───── DATASET EXTRACT ─────

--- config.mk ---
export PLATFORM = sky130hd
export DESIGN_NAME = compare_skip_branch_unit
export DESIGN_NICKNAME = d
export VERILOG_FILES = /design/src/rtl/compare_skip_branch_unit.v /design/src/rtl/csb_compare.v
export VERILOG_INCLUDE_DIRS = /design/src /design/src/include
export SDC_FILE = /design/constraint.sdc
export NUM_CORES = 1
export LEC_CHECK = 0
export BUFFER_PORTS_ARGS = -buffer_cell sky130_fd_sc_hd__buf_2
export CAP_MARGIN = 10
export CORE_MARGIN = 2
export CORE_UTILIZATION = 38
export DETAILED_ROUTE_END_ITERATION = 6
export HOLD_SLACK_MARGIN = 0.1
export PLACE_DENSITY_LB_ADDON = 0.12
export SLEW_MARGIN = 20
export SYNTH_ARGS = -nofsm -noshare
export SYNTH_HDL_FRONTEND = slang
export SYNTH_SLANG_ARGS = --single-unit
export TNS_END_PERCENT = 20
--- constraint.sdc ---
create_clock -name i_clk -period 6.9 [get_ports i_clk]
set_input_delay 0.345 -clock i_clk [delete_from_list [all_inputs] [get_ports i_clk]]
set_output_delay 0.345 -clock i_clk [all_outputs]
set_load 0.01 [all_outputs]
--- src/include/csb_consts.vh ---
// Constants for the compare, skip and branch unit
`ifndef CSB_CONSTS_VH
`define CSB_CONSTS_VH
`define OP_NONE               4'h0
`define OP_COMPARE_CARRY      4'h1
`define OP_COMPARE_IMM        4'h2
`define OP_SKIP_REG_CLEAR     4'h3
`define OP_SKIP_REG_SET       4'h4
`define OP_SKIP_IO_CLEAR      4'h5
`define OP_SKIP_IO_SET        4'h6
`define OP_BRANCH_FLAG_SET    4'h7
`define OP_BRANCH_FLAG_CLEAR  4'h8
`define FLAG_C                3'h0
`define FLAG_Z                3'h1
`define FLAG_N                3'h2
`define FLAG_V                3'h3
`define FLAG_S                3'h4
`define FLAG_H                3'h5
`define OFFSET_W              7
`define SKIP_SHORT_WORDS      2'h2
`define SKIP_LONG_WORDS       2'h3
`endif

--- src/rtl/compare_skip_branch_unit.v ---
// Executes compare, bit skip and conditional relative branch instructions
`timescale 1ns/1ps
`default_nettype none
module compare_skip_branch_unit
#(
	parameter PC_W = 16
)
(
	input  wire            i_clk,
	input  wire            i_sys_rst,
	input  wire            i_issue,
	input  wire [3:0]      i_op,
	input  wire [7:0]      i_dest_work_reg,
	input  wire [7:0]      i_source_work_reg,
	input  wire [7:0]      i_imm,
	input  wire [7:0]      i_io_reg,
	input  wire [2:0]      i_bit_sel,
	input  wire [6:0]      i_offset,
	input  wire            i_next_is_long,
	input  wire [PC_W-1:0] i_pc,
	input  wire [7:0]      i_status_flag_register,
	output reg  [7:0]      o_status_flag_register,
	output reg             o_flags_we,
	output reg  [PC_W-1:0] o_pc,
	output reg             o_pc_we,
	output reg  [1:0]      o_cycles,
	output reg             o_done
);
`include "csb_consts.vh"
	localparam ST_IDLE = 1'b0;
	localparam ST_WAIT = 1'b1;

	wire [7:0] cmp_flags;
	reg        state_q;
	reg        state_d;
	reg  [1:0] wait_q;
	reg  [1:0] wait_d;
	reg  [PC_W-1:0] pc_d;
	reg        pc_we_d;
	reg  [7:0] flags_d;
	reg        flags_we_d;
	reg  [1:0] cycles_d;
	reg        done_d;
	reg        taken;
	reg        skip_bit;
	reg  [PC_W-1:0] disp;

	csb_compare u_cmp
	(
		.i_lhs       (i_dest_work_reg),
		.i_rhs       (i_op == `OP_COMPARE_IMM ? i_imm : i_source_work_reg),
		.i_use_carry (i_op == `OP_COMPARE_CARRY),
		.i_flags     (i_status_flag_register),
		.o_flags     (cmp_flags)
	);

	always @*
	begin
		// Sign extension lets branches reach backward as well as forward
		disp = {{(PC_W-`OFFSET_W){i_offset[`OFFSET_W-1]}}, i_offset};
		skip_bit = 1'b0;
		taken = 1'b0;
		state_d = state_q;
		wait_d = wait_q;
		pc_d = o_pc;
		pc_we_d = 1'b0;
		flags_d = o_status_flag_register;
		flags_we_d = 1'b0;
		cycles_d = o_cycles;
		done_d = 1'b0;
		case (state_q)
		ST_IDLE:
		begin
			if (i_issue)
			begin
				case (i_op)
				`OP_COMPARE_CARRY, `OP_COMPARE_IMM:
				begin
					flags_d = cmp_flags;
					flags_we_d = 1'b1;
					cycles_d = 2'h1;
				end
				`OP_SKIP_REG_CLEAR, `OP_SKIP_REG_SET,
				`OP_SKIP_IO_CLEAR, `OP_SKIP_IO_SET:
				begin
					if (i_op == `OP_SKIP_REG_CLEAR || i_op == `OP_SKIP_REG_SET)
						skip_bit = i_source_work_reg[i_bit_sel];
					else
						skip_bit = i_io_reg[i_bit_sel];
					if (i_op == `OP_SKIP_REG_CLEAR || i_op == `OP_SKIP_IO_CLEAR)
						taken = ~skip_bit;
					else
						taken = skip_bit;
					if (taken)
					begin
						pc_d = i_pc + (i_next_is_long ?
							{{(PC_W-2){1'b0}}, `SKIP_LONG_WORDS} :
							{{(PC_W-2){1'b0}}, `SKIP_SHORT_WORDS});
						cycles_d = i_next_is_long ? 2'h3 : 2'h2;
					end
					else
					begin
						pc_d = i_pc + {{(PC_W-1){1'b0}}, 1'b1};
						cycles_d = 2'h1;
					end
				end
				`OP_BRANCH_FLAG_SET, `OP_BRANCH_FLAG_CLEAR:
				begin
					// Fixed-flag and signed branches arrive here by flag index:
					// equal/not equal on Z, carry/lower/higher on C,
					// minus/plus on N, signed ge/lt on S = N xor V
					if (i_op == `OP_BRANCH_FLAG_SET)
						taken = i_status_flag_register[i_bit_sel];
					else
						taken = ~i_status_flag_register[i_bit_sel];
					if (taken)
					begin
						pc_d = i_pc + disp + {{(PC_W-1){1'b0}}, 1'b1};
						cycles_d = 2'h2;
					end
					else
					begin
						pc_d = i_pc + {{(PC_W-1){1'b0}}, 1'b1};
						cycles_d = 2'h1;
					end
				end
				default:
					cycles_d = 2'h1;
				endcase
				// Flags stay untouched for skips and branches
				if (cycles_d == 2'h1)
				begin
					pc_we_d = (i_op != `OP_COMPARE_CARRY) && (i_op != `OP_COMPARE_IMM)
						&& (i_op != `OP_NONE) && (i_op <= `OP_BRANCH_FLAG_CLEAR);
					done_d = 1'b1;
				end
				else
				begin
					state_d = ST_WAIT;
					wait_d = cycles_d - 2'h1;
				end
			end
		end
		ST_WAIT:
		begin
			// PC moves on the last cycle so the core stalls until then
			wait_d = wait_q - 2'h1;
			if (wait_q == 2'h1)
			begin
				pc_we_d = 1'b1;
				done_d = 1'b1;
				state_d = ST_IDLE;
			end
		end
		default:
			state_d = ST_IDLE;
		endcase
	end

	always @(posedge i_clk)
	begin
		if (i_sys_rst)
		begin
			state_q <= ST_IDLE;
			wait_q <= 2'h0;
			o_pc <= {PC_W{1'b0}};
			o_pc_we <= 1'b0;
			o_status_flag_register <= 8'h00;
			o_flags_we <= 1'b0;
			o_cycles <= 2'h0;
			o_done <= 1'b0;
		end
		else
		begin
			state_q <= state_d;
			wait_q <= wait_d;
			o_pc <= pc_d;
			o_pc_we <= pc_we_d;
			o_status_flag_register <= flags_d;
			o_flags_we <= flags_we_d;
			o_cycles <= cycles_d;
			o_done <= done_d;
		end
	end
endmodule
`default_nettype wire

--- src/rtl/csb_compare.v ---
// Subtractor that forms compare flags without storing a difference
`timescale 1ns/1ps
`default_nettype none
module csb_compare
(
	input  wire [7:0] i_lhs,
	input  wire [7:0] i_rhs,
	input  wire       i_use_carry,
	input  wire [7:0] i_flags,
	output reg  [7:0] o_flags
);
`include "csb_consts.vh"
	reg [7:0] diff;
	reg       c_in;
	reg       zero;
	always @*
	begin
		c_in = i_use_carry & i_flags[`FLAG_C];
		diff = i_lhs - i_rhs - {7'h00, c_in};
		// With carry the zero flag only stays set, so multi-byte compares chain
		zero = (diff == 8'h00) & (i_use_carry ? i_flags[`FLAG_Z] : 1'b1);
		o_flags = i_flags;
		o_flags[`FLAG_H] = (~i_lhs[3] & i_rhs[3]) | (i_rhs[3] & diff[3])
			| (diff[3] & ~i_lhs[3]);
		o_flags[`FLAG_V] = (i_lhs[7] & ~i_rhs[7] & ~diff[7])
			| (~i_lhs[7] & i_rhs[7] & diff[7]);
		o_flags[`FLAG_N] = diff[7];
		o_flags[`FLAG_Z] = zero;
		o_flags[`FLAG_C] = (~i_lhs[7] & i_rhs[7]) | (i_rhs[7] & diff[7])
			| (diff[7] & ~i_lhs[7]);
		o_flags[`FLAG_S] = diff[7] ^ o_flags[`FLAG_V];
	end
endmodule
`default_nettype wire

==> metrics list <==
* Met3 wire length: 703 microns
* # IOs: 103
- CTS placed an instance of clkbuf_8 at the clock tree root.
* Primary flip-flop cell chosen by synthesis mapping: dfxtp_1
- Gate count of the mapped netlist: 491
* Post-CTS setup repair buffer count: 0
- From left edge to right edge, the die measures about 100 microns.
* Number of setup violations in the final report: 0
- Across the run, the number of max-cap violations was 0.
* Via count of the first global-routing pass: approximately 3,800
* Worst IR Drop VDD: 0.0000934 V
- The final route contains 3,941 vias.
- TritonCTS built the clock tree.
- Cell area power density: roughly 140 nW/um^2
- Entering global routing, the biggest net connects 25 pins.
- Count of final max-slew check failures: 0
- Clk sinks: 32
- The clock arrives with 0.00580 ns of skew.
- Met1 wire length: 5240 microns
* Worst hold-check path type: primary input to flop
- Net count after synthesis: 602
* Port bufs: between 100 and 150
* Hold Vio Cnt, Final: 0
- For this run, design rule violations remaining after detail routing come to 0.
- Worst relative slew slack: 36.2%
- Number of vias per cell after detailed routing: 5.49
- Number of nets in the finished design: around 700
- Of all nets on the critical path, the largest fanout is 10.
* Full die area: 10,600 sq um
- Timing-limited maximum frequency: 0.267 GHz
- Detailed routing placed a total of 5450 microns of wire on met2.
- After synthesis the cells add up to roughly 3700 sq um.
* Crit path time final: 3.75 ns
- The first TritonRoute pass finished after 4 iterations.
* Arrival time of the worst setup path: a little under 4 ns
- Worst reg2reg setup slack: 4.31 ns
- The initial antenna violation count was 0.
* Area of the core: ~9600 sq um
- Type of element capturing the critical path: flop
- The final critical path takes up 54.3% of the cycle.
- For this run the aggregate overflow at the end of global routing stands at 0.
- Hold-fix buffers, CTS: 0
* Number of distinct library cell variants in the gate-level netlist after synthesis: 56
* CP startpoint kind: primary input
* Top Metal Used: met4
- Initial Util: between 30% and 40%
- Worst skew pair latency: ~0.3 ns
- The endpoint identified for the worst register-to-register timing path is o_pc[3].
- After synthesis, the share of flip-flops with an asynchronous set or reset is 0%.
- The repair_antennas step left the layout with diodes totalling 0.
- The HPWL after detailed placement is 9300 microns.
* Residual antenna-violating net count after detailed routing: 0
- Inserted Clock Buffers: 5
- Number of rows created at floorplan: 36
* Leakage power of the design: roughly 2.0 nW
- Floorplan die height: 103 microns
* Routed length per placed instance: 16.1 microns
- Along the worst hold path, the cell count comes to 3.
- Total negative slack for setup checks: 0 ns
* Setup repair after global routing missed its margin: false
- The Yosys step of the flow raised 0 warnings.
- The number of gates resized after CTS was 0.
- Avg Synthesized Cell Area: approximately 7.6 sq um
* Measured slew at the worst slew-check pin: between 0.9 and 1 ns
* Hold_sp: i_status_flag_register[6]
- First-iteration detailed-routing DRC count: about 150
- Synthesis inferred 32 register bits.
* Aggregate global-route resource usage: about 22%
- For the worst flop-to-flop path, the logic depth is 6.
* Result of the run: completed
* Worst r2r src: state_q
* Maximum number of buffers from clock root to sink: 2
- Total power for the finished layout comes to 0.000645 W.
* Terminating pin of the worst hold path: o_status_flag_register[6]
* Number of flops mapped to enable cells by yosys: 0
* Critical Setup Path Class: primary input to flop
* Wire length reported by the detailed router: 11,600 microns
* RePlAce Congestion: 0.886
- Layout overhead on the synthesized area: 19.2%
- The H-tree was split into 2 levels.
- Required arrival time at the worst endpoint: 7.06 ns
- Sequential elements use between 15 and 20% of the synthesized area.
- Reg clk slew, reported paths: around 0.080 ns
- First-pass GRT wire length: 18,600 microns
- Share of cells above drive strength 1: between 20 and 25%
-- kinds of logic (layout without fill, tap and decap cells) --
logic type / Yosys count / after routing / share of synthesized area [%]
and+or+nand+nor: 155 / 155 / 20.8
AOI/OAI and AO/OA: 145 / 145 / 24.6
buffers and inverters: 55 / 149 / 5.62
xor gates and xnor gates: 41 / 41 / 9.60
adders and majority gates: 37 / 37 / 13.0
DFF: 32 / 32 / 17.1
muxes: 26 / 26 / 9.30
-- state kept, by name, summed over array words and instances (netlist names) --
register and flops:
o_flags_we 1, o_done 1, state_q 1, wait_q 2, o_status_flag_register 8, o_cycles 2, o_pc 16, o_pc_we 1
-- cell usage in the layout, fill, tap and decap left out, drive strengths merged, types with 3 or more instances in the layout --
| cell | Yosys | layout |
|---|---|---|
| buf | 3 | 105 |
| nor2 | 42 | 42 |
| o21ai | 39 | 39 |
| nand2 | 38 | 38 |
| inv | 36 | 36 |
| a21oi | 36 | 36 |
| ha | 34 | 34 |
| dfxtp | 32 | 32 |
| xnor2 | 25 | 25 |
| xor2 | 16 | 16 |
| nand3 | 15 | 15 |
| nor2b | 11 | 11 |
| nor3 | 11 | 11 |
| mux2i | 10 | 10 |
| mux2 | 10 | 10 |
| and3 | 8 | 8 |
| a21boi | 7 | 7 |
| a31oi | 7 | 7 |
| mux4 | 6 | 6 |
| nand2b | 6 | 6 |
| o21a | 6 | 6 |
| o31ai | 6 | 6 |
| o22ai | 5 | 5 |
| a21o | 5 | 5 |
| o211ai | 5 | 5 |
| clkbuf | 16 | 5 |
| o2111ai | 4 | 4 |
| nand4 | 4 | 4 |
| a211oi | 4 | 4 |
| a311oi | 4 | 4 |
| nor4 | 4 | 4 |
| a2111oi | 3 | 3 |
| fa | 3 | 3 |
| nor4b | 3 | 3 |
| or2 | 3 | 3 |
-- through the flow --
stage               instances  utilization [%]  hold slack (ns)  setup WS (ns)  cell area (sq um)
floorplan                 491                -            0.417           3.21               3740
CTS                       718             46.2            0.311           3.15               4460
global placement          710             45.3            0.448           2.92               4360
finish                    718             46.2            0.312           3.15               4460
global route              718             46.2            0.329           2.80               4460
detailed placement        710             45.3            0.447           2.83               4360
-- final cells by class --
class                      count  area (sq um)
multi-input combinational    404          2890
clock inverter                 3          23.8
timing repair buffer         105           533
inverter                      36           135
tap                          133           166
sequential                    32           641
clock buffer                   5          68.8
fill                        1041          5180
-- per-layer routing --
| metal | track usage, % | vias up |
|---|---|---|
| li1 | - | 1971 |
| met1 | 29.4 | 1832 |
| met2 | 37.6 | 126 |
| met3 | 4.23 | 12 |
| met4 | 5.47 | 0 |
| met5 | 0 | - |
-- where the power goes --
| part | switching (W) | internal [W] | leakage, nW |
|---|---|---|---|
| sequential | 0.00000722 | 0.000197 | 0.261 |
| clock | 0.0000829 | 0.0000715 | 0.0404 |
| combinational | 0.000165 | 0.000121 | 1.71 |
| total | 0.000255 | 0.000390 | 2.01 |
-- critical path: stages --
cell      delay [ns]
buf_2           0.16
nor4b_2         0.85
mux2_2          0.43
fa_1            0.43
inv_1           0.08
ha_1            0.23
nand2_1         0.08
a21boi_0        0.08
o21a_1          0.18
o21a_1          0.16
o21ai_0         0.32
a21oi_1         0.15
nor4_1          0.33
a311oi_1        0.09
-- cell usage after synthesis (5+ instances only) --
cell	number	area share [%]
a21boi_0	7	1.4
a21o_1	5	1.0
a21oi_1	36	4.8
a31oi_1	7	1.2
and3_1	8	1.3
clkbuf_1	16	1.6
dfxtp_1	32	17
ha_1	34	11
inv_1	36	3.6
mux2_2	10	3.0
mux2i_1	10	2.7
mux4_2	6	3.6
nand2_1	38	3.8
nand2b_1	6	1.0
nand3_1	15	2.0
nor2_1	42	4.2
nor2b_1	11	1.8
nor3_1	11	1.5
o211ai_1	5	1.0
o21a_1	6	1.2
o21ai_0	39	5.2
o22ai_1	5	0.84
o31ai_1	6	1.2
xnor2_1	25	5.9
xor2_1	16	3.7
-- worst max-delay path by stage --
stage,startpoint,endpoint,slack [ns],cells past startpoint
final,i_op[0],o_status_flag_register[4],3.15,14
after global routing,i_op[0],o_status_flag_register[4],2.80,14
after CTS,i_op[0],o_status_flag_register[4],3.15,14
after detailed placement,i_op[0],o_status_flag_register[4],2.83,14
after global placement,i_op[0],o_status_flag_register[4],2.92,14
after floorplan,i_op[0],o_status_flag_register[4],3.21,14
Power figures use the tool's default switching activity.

─────

WHAT THIS TASK INVOLVES: Among the records above, extract exactly the lines from the line with "- Number of nets" to the line with "- The Yosys", both lines included, and leave out the rest.

ANSWER BOX:
- Number of nets in the finished design: around 700
- Of all nets on the critical path, the largest fanout is 10.
* Full die area: 10,600 sq um
- Timing-limited maximum frequency: 0.267 GHz
- Detailed routing placed a total of 5450 microns of wire on met2.
- After synthesis the cells add up to roughly 3700 sq um.
* Crit path time final: 3.75 ns
- The first TritonRoute pass finished after 4 iterations.
* Arrival time of the worst setup path: a little under 4 ns
- Worst reg2reg setup slack: 4.31 ns
- The initial antenna violation count was 0.
* Area of the core: ~9600 sq um
- Type of element capturing the critical path: flop
- The final critical path takes up 54.3% of the cycle.
- For this run the aggregate overflow at the end of global routing stands at 0.
- Hold-fix buffers, CTS: 0
* Number of distinct library cell variants in the gate-level netlist after synthesis: 56
* CP startpoint kind: primary input
* Top Metal Used: met4
- Initial Util: between 30% and 40%
- Worst skew pair latency: ~0.3 ns
- The endpoint identified for the worst register-to-register timing path is o_pc[3].
- After synthesis, the share of flip-flops with an asynchronous set or reset is 0%.
- The repair_antennas step left the layout with diodes totalling 0.
- The HPWL after detailed placement is 9300 microns.
* Residual antenna-violating net count after detailed routing: 0
- Inserted Clock Buffers: 5
- Number of rows created at floorplan: 36
* Leakage power of the design: roughly 2.0 nW
- Floorplan die height: 103 microns
* Routed length per placed instance: 16.1 microns
- Along the worst hold path, the cell count comes to 3.
- Total negative slack for setup checks: 0 ns
* Setup repair after global routing missed its margin: false
- The Yosys step of the flow raised 0 warnings.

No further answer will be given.